◆ ACTIVITY:
Scan the data below for lines holding the word "after", and copy each line found.

◆ GIVEN ENTRIES:
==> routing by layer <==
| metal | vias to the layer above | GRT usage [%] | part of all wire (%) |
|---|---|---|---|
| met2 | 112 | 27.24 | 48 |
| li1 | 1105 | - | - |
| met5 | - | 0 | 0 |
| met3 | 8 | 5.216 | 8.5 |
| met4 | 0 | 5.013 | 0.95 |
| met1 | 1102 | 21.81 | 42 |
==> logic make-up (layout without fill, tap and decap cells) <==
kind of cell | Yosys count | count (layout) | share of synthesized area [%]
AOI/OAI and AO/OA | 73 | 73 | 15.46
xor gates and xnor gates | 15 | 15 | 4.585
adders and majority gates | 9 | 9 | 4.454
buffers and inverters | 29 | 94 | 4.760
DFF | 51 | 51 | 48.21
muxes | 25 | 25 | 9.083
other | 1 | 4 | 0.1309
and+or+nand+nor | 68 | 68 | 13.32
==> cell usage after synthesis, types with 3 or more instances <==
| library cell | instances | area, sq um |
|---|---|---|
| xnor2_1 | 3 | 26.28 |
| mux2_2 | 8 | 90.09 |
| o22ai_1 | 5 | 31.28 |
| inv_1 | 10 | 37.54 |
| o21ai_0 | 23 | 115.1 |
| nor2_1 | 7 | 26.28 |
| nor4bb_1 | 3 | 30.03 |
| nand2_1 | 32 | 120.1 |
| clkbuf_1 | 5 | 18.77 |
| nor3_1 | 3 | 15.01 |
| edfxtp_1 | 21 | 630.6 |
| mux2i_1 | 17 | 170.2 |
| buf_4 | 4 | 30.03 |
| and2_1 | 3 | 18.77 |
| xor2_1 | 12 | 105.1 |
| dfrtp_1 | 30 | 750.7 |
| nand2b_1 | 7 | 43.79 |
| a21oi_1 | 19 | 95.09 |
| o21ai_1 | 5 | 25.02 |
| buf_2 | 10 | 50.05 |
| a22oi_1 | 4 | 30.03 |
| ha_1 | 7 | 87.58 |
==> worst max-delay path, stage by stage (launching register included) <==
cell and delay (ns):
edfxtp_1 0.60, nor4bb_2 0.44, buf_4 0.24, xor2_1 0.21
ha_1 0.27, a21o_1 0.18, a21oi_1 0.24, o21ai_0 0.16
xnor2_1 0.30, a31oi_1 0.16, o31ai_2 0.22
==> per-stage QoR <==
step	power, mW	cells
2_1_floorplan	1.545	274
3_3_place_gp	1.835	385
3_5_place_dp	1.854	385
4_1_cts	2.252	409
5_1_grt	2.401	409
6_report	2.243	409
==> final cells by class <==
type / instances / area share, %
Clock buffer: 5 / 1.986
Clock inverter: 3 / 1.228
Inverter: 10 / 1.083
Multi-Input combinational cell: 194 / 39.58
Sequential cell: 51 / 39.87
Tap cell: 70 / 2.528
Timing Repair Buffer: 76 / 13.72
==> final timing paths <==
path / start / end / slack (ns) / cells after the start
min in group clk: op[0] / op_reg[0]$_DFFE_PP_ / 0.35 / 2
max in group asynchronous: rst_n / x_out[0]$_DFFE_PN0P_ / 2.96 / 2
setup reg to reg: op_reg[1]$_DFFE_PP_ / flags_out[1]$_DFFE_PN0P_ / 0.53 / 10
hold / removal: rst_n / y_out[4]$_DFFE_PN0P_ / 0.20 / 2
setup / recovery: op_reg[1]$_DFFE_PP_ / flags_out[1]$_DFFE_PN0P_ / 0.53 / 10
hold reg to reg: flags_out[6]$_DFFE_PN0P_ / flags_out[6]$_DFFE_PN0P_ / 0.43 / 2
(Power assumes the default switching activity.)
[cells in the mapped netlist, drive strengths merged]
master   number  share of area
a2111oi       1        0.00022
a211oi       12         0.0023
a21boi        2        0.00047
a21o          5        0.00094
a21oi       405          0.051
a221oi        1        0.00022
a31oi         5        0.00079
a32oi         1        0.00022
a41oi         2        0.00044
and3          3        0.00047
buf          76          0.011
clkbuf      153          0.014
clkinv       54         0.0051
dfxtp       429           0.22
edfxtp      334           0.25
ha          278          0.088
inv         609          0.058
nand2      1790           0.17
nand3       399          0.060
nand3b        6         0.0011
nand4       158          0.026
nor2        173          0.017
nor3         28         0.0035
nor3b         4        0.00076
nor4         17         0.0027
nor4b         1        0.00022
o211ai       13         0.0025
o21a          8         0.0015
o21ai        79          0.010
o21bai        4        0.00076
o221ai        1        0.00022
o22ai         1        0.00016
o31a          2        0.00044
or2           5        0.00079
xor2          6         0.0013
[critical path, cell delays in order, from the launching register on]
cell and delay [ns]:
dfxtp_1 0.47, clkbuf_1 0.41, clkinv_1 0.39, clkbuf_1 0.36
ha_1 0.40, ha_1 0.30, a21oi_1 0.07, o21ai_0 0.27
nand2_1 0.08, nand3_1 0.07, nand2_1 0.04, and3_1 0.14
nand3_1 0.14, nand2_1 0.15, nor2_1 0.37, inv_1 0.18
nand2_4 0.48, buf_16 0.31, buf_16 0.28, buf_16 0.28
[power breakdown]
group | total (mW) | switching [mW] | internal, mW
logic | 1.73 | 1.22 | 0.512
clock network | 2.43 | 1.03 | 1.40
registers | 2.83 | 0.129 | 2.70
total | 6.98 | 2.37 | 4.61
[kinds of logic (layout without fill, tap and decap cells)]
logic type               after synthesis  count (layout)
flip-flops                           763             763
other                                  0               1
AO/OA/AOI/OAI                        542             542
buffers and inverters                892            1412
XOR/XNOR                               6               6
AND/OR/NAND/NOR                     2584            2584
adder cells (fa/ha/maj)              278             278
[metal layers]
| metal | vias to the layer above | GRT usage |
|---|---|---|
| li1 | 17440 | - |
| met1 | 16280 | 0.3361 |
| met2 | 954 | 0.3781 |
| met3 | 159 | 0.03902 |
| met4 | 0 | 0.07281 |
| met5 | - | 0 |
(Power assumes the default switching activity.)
* * *
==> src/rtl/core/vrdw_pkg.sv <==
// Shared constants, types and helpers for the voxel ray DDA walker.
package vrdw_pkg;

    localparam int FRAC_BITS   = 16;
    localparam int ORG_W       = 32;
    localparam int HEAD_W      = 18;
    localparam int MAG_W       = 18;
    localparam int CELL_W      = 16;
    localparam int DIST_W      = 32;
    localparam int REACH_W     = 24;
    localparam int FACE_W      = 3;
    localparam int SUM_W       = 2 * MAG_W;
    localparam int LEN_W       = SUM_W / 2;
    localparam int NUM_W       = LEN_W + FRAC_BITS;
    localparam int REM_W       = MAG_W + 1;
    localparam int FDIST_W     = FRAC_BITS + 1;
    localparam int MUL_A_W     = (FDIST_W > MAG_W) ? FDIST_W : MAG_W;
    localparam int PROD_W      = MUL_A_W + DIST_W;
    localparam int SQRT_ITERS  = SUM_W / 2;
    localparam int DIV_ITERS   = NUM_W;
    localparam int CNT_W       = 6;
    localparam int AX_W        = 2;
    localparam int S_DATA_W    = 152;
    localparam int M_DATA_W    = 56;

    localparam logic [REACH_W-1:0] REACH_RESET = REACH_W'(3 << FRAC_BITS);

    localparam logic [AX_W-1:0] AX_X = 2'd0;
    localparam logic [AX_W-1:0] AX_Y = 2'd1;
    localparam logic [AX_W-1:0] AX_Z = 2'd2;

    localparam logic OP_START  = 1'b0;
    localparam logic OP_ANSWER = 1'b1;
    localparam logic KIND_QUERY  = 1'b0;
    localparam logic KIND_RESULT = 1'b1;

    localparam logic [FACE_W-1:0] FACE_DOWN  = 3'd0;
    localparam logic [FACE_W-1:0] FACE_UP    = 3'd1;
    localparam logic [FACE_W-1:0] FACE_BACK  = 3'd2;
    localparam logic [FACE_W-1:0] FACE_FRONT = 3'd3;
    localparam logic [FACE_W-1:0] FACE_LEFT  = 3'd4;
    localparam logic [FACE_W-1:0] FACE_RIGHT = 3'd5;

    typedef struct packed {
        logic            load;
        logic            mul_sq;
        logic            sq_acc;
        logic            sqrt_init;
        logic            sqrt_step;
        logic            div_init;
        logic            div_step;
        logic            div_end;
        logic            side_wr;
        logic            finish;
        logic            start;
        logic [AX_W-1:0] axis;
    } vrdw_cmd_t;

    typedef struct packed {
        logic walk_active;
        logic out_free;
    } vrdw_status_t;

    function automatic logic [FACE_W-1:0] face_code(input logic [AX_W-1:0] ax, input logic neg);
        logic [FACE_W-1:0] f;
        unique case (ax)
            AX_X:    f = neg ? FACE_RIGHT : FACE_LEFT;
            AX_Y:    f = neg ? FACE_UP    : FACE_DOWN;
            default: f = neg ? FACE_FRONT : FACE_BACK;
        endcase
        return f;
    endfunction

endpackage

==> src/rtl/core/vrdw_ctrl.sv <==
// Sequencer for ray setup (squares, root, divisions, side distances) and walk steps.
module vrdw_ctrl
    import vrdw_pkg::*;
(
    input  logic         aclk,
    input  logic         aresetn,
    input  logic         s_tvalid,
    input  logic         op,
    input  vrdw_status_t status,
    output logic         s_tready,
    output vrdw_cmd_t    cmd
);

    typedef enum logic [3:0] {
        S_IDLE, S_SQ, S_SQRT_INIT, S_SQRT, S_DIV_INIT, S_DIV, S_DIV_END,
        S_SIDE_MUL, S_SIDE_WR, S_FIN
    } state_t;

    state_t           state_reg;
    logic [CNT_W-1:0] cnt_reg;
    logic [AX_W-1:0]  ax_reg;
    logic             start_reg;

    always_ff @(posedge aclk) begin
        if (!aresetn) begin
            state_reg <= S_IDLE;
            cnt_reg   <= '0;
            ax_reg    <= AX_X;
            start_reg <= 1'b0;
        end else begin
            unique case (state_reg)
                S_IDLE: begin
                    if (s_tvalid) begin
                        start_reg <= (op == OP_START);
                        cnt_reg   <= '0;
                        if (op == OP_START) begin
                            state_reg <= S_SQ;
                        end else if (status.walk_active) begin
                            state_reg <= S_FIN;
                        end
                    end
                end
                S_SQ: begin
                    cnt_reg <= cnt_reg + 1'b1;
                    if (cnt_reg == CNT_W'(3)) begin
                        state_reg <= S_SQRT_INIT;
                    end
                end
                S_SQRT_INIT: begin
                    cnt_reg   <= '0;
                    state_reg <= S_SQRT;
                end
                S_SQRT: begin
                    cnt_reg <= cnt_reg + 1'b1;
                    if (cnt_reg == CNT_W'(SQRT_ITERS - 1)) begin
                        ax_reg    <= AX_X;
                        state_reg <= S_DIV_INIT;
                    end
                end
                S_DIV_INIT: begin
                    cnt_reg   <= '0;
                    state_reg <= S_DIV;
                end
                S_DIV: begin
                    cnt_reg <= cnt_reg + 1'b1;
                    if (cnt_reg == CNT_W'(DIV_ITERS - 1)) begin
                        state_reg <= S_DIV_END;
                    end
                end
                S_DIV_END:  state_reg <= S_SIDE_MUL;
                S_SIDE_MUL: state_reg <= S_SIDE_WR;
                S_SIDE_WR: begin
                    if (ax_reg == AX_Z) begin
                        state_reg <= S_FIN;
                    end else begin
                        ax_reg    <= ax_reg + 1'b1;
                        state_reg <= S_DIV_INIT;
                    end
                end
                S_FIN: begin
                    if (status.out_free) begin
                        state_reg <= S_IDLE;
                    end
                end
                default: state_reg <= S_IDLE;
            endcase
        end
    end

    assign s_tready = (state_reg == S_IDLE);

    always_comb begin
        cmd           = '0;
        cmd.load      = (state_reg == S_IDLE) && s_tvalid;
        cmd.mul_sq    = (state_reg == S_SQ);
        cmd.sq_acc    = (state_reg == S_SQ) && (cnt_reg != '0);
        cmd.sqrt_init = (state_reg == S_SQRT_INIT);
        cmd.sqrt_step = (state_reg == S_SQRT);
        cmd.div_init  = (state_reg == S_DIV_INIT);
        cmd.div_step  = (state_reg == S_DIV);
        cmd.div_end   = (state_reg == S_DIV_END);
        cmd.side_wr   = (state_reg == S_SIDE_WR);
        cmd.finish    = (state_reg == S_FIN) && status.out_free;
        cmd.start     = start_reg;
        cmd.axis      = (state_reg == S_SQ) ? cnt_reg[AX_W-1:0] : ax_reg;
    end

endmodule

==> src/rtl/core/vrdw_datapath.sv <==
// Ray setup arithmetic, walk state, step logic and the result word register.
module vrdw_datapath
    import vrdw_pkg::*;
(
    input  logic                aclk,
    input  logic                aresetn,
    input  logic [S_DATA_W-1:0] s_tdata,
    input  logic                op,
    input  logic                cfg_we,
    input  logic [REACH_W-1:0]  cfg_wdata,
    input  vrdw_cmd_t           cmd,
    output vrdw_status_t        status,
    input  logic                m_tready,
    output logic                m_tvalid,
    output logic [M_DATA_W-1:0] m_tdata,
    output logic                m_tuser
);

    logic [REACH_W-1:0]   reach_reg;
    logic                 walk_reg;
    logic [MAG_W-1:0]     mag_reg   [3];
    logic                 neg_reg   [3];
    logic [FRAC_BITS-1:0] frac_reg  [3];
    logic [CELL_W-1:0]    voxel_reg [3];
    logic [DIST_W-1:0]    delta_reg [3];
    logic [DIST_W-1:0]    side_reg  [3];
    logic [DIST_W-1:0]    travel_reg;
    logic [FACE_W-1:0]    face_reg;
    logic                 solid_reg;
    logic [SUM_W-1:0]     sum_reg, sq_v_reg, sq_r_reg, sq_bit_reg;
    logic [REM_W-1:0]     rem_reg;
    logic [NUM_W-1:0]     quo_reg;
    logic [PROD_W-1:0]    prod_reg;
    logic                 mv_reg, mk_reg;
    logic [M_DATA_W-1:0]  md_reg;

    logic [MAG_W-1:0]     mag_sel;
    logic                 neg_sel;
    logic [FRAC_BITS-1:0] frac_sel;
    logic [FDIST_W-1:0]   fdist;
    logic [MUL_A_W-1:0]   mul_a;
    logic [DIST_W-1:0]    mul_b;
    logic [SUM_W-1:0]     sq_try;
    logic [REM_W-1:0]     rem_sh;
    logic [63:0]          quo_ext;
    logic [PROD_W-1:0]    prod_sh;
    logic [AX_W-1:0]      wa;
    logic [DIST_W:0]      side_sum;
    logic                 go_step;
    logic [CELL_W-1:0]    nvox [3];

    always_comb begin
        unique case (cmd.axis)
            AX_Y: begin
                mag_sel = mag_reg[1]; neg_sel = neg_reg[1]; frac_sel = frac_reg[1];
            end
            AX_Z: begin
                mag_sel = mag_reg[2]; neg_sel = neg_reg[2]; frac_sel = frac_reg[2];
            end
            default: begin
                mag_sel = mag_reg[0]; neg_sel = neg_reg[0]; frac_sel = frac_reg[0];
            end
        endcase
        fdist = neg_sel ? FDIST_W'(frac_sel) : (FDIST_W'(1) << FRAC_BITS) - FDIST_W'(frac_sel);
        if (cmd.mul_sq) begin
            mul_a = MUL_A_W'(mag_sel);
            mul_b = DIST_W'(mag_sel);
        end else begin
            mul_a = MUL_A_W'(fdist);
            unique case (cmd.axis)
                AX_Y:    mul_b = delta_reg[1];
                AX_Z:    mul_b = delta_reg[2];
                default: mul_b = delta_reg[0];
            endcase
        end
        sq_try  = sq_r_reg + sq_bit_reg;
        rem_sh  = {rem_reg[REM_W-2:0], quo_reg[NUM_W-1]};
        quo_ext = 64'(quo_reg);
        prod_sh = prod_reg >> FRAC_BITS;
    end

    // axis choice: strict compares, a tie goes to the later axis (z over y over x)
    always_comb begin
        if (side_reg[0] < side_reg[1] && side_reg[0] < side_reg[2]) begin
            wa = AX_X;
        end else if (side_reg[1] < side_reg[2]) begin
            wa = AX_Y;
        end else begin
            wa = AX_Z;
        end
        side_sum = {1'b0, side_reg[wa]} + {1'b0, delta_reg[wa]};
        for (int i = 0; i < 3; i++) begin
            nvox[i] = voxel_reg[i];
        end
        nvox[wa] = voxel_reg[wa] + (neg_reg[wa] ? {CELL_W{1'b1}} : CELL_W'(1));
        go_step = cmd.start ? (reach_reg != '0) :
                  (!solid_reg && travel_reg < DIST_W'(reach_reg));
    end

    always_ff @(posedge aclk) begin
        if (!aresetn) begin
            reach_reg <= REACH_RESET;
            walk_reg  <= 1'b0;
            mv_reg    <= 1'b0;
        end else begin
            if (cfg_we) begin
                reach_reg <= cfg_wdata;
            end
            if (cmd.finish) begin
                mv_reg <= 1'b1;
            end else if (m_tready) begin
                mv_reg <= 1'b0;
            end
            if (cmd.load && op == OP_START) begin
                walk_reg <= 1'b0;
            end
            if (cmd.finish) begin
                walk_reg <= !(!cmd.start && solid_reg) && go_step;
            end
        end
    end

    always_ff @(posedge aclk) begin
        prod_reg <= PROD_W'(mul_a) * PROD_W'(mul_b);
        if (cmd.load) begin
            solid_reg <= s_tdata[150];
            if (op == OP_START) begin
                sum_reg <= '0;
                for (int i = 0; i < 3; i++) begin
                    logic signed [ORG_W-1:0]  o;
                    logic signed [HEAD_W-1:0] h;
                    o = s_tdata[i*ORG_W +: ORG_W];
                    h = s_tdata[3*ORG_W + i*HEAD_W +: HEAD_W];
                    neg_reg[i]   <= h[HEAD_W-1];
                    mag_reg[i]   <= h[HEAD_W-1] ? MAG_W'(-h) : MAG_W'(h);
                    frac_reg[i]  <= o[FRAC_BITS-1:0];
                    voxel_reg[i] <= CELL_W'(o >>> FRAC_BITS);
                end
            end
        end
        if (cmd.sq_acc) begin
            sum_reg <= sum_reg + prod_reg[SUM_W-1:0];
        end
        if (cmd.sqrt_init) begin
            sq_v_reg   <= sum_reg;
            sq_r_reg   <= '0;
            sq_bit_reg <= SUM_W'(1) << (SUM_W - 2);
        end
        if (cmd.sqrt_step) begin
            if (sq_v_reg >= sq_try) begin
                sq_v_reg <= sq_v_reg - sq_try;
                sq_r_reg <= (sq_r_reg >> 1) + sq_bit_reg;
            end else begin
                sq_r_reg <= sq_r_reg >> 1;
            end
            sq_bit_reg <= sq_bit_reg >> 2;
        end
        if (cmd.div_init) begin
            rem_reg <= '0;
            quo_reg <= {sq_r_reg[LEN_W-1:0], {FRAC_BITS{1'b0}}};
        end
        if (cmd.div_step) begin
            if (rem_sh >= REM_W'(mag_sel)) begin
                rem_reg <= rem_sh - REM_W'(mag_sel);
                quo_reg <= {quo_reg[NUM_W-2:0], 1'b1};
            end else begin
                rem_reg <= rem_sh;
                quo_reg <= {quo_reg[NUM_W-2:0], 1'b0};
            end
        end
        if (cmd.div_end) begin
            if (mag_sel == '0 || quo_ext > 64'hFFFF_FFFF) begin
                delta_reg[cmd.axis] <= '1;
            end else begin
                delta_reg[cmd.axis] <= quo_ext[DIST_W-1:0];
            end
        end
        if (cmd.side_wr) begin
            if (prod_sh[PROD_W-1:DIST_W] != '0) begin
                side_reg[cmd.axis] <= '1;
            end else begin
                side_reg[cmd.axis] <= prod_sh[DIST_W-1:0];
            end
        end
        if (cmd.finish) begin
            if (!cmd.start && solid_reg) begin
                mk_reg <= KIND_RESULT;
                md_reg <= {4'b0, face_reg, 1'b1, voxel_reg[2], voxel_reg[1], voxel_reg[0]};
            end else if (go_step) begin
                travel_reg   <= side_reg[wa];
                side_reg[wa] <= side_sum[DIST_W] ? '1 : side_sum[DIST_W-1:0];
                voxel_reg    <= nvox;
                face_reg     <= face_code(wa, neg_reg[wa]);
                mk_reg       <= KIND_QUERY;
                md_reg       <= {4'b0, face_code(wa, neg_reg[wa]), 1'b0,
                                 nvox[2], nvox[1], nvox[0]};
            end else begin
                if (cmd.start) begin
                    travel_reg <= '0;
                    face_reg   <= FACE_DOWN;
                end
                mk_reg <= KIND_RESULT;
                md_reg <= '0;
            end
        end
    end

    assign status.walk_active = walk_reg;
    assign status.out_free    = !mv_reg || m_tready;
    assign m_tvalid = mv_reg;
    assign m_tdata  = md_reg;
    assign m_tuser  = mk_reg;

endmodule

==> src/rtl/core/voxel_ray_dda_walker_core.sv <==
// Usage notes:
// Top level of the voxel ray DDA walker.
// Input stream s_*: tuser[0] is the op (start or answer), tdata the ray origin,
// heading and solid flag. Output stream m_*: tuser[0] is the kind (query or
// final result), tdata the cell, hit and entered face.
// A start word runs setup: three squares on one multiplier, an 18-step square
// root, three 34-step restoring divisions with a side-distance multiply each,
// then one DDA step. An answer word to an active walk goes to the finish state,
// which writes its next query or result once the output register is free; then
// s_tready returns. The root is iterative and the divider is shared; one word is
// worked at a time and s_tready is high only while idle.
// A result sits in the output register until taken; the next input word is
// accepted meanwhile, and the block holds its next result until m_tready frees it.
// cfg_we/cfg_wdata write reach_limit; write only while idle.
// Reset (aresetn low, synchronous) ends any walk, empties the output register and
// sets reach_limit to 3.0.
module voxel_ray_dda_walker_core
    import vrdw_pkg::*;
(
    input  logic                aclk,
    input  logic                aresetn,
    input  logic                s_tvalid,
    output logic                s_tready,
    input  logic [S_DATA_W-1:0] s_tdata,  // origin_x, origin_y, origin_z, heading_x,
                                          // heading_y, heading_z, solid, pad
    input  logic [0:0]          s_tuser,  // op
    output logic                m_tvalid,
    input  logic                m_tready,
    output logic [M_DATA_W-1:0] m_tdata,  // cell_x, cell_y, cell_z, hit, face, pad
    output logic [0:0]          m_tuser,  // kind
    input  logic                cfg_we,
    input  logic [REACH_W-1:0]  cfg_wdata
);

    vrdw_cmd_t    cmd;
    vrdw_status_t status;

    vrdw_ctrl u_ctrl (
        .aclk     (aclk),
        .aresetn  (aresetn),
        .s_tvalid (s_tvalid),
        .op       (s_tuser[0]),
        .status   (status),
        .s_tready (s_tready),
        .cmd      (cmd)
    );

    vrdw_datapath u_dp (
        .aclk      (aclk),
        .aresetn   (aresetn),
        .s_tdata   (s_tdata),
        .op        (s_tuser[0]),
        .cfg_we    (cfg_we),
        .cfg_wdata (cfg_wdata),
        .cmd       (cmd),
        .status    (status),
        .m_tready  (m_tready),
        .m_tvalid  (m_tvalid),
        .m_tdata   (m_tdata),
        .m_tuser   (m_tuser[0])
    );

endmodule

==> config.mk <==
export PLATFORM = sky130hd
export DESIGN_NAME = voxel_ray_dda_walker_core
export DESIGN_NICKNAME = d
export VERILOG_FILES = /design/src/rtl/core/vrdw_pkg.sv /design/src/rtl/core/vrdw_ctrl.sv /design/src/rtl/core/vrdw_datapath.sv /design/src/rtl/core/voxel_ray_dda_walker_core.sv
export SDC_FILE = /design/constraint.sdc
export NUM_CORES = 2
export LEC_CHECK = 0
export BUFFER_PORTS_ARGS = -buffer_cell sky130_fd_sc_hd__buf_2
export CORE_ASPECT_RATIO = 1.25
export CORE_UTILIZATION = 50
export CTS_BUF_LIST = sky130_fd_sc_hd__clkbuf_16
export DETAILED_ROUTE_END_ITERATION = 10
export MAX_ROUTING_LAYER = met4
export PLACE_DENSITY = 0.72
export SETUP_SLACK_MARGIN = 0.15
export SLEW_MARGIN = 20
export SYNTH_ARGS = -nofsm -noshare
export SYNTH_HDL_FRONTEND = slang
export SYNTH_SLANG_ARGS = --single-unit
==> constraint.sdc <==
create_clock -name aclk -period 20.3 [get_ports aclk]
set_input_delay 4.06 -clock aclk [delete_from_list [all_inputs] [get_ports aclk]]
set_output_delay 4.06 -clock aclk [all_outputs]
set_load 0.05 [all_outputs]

◆ ANSWER BOX:
==> cell usage after synthesis, types with 3 or more instances <==
path / start / end / slack (ns) / cells after the start
logic type               after synthesis  count (layout)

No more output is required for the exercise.